_About this exercise_.
Working from the entries below, give again each line from the first through the one containing "export CORE_MARGIN = 1", exactly and with nothing else.

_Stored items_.
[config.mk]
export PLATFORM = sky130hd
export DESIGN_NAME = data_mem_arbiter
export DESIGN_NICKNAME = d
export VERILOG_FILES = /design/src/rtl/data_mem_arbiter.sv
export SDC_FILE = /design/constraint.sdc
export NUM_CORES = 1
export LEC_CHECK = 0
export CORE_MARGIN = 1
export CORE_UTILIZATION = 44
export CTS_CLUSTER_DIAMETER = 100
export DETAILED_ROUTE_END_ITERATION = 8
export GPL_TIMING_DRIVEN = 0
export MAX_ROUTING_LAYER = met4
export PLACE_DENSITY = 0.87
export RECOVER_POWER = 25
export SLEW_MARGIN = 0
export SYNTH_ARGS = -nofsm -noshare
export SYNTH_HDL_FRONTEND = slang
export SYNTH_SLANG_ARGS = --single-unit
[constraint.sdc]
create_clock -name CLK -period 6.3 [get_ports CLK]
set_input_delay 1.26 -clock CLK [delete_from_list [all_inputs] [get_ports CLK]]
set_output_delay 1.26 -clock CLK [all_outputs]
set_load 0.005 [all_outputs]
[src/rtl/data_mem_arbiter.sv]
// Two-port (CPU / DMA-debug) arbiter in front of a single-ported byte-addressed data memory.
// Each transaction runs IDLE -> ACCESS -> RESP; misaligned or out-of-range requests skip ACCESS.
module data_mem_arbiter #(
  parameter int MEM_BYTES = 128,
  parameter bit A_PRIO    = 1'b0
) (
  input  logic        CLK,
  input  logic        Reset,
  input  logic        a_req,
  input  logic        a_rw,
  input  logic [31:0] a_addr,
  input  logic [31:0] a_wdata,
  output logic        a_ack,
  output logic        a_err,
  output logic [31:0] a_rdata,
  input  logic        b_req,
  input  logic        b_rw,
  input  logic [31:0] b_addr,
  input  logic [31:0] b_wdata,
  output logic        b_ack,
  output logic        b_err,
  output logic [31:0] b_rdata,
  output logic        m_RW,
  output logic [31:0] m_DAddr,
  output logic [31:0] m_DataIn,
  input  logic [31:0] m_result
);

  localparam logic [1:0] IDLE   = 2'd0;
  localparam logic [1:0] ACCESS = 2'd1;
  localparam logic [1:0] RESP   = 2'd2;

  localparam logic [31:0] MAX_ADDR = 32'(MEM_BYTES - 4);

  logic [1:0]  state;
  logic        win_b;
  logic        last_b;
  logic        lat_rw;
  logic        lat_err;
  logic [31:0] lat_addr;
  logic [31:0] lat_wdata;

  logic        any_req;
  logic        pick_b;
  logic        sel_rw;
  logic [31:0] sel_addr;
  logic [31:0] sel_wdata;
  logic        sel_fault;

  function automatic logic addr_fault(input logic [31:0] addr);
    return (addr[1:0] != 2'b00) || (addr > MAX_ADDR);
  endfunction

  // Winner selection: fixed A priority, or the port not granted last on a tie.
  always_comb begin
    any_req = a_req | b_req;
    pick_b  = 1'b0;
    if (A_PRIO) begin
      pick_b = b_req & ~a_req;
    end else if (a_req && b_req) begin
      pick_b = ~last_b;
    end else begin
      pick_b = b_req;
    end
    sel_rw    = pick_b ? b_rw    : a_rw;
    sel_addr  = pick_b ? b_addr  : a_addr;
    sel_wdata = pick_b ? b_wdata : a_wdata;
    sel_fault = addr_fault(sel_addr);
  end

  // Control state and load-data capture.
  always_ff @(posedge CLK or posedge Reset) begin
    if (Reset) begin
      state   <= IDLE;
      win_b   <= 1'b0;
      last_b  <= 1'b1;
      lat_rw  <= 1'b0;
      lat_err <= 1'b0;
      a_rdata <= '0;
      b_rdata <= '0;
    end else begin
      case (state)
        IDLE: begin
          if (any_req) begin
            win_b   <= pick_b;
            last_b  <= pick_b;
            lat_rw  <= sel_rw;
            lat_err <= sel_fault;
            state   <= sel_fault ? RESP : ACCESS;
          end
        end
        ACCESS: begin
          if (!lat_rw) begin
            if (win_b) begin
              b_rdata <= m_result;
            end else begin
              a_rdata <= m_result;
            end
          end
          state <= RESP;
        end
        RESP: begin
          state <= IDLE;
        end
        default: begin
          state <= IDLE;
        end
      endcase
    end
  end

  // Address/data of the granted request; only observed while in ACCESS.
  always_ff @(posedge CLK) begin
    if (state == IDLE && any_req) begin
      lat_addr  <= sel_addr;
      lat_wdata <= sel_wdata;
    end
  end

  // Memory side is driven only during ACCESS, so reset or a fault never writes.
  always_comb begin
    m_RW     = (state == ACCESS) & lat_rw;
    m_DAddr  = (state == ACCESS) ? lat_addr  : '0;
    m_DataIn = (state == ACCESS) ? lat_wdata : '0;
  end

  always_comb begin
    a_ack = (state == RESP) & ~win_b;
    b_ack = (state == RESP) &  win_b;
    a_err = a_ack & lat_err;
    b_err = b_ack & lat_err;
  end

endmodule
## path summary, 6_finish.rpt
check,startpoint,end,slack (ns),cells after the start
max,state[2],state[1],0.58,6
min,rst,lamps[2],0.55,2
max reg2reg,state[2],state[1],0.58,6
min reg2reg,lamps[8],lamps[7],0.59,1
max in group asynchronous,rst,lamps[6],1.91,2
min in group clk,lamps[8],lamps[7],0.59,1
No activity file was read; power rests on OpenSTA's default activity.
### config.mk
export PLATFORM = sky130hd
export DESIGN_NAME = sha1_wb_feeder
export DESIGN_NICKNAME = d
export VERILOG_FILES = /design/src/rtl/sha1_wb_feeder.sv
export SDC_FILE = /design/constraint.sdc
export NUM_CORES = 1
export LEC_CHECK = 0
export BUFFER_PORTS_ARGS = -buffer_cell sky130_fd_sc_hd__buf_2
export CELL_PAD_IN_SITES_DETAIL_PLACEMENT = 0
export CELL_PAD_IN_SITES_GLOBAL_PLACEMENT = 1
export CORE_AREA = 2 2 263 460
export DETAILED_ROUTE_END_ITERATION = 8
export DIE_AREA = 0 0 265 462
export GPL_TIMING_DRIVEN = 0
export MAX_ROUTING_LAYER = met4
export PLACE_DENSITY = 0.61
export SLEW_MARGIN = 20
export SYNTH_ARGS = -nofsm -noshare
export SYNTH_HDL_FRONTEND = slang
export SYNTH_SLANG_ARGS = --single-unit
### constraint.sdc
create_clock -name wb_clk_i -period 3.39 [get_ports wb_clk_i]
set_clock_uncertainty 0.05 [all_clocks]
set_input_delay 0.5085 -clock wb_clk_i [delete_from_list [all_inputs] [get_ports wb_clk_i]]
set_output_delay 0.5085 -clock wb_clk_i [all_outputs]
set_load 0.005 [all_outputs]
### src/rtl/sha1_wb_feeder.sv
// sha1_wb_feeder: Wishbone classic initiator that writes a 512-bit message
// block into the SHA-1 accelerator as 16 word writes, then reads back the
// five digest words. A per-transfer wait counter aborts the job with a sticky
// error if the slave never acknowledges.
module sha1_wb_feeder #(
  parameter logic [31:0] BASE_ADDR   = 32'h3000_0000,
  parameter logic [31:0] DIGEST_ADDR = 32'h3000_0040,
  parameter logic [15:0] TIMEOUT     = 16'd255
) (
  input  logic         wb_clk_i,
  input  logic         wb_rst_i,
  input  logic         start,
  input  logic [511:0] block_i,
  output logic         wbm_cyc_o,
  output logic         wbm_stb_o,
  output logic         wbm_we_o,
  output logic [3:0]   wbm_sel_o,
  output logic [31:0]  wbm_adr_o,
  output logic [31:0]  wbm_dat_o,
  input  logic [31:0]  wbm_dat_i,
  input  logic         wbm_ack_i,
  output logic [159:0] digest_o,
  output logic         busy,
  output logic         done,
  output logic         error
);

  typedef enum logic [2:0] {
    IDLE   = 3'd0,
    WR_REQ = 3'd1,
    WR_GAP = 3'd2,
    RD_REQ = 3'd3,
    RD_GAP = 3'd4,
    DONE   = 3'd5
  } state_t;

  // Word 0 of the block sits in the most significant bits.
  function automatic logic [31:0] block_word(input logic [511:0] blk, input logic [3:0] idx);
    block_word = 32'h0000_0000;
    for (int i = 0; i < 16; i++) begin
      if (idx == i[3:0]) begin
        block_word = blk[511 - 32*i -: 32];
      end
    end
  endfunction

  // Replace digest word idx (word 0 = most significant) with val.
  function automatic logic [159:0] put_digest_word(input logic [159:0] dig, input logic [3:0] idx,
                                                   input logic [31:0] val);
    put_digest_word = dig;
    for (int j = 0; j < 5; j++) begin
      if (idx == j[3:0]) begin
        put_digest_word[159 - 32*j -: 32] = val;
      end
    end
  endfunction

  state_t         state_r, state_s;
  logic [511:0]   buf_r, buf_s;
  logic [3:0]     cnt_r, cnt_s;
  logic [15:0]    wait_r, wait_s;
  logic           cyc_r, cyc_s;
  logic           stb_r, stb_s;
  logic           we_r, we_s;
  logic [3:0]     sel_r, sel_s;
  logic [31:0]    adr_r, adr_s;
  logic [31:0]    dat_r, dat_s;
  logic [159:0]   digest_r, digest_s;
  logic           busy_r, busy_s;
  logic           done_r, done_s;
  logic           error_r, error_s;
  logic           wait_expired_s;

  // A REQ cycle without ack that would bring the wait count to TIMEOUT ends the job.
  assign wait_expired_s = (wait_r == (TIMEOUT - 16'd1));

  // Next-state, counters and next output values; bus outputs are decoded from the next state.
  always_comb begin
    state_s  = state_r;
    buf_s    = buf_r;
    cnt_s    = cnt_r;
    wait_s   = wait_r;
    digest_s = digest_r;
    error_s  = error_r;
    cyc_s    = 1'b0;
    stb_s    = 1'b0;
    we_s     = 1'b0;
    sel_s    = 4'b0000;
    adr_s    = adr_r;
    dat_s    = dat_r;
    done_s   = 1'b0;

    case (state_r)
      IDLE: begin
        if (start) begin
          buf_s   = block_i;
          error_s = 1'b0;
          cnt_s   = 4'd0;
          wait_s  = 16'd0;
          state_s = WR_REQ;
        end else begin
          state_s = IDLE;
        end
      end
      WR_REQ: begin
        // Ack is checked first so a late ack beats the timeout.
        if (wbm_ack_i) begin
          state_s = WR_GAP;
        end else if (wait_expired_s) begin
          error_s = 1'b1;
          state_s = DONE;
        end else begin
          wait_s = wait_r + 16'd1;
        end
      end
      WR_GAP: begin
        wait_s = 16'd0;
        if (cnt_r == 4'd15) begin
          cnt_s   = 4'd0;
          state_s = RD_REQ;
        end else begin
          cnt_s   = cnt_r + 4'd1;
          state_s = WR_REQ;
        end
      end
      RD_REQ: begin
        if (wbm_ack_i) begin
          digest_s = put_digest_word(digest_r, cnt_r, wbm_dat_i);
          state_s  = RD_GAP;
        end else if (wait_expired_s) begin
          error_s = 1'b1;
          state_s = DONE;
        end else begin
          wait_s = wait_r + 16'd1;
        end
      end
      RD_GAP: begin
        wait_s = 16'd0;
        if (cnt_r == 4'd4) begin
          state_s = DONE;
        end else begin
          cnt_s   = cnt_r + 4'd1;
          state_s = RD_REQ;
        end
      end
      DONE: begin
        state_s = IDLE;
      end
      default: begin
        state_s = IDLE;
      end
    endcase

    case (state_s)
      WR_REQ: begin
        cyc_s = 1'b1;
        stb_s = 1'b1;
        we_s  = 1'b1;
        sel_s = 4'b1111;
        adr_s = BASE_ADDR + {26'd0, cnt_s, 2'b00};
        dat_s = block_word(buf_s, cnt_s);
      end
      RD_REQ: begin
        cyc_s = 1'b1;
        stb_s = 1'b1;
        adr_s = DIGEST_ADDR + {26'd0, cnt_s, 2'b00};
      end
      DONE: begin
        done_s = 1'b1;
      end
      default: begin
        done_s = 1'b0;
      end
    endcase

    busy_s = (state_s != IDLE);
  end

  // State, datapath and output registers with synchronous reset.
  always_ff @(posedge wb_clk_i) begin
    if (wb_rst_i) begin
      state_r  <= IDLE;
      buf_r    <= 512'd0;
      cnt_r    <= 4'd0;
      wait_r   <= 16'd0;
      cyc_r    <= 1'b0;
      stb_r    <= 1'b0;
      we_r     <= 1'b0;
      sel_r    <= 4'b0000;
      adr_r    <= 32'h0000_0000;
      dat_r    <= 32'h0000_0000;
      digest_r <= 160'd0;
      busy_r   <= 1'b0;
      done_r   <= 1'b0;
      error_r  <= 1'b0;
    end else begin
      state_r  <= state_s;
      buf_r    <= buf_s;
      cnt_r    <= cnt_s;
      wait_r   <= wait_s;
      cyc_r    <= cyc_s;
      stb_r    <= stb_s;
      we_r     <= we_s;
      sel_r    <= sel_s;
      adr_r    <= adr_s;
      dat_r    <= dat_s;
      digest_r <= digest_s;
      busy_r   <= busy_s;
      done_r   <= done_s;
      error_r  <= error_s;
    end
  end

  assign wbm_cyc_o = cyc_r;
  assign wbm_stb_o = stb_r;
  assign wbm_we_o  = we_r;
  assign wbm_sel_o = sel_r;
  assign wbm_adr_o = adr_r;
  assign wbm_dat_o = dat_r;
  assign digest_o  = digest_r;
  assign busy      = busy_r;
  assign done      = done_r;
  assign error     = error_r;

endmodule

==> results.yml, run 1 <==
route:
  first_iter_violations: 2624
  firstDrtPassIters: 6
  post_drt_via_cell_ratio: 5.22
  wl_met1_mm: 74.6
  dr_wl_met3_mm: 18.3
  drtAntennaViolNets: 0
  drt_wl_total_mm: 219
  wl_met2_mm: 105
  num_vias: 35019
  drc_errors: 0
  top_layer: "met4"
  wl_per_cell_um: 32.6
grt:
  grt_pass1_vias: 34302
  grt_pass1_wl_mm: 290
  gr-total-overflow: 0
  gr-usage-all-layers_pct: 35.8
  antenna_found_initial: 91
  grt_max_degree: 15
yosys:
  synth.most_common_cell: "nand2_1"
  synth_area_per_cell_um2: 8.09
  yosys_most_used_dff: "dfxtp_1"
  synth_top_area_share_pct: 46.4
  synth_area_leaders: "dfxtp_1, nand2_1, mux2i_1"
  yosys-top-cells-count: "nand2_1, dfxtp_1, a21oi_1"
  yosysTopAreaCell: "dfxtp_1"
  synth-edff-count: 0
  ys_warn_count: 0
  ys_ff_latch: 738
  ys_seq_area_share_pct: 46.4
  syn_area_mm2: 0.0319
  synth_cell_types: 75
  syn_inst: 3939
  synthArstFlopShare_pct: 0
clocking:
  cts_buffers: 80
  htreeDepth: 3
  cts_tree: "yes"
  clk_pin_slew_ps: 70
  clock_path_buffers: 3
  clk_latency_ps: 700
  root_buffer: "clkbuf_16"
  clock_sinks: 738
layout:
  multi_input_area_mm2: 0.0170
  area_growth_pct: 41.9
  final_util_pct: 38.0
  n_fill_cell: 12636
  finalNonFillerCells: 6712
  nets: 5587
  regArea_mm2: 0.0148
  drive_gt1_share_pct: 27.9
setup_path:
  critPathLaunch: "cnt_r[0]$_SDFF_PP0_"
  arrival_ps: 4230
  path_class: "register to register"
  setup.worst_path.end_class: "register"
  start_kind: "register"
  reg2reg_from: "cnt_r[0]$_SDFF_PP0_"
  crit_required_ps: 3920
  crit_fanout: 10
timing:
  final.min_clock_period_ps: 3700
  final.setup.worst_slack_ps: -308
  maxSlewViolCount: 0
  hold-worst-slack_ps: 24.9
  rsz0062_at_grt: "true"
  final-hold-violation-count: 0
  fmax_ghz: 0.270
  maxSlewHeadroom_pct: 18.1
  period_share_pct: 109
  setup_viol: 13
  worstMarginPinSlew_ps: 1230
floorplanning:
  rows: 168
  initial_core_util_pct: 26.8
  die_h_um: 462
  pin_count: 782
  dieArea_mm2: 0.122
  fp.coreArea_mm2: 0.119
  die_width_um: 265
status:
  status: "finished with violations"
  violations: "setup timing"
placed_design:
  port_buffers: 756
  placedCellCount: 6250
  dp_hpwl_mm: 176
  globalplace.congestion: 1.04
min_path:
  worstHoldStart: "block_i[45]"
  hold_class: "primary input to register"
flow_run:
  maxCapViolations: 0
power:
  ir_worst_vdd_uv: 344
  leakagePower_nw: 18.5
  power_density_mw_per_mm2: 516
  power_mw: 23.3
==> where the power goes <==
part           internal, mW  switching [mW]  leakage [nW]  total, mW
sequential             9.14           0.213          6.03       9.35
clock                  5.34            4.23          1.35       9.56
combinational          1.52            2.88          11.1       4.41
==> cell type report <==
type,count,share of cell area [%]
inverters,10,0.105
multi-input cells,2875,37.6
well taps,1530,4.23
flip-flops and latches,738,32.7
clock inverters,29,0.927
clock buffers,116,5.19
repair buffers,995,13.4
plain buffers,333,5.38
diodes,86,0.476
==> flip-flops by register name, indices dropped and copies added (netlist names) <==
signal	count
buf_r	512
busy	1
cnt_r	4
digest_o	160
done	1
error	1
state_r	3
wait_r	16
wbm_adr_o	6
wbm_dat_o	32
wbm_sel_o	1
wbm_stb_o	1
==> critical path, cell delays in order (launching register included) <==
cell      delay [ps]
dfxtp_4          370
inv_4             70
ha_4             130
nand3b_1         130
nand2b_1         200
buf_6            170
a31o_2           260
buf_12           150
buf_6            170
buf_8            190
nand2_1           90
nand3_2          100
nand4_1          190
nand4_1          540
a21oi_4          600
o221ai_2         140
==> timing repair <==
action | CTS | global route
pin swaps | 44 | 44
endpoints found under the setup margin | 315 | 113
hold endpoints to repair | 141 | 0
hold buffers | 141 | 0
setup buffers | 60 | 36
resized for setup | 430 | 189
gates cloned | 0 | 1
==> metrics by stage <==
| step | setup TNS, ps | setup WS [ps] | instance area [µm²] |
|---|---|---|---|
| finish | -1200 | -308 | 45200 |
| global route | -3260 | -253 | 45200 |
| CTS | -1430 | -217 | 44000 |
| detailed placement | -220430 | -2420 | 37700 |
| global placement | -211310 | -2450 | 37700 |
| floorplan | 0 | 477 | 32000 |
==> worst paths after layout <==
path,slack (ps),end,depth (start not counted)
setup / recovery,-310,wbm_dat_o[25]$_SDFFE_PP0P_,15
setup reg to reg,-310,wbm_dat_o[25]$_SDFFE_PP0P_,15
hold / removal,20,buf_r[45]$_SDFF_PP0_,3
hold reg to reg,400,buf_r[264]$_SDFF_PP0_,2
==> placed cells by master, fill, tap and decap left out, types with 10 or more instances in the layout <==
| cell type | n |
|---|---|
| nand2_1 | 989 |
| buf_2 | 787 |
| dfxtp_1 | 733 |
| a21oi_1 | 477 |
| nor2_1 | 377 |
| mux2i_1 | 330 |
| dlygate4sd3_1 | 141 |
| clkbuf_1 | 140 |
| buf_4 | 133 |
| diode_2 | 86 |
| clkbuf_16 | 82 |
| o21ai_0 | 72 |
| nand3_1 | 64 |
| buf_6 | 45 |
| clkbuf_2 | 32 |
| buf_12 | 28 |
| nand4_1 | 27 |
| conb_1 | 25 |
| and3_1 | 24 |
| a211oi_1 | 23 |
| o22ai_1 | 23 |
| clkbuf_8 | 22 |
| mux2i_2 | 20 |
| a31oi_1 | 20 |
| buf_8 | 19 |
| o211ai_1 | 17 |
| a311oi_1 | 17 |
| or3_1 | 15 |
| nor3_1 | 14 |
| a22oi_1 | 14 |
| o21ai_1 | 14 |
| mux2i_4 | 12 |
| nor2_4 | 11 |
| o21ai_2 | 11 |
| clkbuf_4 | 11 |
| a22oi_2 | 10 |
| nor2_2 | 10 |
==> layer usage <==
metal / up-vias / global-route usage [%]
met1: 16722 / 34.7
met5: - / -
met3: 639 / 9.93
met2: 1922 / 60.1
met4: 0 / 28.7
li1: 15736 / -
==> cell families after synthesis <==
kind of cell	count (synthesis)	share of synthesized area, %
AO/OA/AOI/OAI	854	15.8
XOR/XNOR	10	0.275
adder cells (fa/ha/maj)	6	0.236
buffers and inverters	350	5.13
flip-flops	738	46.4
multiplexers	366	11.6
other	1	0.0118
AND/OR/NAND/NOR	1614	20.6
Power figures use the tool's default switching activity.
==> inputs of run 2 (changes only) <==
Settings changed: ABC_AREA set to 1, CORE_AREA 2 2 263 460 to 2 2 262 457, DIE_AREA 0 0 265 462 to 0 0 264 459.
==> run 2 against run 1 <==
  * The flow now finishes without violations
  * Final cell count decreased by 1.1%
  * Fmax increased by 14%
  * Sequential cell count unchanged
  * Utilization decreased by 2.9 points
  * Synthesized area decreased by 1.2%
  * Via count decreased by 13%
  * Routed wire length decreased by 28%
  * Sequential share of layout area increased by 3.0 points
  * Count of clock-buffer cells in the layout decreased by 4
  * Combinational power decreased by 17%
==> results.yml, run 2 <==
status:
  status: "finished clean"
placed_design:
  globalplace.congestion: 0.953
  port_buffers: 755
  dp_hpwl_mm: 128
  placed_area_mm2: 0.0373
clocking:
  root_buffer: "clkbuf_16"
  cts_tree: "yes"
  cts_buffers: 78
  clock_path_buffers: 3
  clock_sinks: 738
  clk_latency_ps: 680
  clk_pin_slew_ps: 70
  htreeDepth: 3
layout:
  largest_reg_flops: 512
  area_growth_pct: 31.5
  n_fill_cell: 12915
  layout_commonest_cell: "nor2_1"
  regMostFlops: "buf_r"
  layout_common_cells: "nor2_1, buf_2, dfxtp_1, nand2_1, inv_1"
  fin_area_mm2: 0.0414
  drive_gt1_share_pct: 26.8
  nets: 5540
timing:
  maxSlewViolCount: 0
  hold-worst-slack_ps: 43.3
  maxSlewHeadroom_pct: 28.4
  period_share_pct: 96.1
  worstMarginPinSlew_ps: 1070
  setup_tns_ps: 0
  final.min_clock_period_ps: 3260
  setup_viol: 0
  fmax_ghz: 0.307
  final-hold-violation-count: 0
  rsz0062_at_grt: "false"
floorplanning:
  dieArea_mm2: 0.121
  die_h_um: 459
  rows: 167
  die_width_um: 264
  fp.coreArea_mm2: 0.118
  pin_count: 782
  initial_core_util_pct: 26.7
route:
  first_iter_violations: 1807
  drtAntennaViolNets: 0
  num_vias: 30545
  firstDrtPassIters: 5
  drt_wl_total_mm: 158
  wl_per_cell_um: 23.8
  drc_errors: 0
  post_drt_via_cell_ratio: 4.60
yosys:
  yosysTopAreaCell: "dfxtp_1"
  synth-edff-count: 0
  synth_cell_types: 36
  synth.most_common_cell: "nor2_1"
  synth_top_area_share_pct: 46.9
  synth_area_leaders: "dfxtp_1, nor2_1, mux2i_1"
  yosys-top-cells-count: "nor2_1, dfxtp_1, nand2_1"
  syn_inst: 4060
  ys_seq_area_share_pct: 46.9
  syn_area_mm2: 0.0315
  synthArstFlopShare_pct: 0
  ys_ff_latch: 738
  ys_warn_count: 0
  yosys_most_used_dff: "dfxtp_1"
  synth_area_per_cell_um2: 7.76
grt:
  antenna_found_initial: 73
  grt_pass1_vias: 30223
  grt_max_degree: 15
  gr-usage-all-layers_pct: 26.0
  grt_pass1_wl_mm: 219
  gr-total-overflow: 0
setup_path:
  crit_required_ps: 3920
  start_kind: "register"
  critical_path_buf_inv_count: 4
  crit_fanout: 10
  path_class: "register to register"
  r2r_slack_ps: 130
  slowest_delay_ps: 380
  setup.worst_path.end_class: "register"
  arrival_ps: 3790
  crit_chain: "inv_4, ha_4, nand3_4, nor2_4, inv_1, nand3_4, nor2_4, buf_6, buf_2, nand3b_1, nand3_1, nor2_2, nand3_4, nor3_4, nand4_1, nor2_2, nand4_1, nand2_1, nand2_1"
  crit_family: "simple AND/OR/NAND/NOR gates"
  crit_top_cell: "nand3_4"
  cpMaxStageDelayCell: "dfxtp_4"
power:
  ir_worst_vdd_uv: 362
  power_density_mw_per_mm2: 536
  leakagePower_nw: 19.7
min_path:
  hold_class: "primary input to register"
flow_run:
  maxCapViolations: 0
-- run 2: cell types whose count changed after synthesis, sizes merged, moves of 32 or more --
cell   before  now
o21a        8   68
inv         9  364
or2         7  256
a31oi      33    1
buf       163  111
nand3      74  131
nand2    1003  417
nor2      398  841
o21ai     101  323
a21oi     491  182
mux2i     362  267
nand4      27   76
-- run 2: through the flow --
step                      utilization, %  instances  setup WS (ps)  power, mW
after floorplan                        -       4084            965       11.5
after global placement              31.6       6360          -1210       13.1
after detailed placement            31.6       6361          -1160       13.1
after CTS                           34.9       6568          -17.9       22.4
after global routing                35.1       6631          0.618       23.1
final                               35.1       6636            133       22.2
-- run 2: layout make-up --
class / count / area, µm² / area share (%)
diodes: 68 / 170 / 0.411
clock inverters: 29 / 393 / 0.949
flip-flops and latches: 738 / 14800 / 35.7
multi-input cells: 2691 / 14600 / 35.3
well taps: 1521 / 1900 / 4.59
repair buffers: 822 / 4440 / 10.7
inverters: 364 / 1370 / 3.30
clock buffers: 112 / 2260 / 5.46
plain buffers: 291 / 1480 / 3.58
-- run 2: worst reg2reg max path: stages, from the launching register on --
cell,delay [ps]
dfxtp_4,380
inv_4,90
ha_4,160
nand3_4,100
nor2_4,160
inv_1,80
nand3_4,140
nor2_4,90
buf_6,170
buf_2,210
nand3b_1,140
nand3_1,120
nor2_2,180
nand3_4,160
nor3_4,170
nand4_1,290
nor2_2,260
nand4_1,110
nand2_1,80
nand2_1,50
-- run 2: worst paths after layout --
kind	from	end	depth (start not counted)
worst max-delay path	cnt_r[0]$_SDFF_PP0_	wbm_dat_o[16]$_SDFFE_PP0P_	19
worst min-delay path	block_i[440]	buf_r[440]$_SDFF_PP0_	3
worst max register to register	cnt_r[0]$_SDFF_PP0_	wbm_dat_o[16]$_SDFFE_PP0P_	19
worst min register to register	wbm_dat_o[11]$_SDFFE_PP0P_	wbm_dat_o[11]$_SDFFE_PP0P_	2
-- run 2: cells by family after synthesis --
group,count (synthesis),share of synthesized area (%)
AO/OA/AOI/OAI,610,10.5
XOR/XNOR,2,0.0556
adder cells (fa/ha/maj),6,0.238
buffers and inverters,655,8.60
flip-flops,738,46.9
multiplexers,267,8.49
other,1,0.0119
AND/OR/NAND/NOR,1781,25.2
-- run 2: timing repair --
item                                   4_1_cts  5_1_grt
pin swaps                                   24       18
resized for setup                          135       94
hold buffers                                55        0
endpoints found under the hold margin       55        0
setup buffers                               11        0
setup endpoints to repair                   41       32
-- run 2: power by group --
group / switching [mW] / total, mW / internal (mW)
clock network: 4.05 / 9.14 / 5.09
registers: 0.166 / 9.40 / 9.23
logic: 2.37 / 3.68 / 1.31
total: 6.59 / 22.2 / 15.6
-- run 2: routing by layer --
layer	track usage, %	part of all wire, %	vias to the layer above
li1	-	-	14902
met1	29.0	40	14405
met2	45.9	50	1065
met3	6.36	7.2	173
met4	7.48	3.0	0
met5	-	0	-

_Task solution_.
[config.mk]
export PLATFORM = sky130hd
export DESIGN_NAME = data_mem_arbiter
export DESIGN_NICKNAME = d
export VERILOG_FILES = /design/src/rtl/data_mem_arbiter.sv
export SDC_FILE = /design/constraint.sdc
export NUM_CORES = 1
export LEC_CHECK = 0
export CORE_MARGIN = 1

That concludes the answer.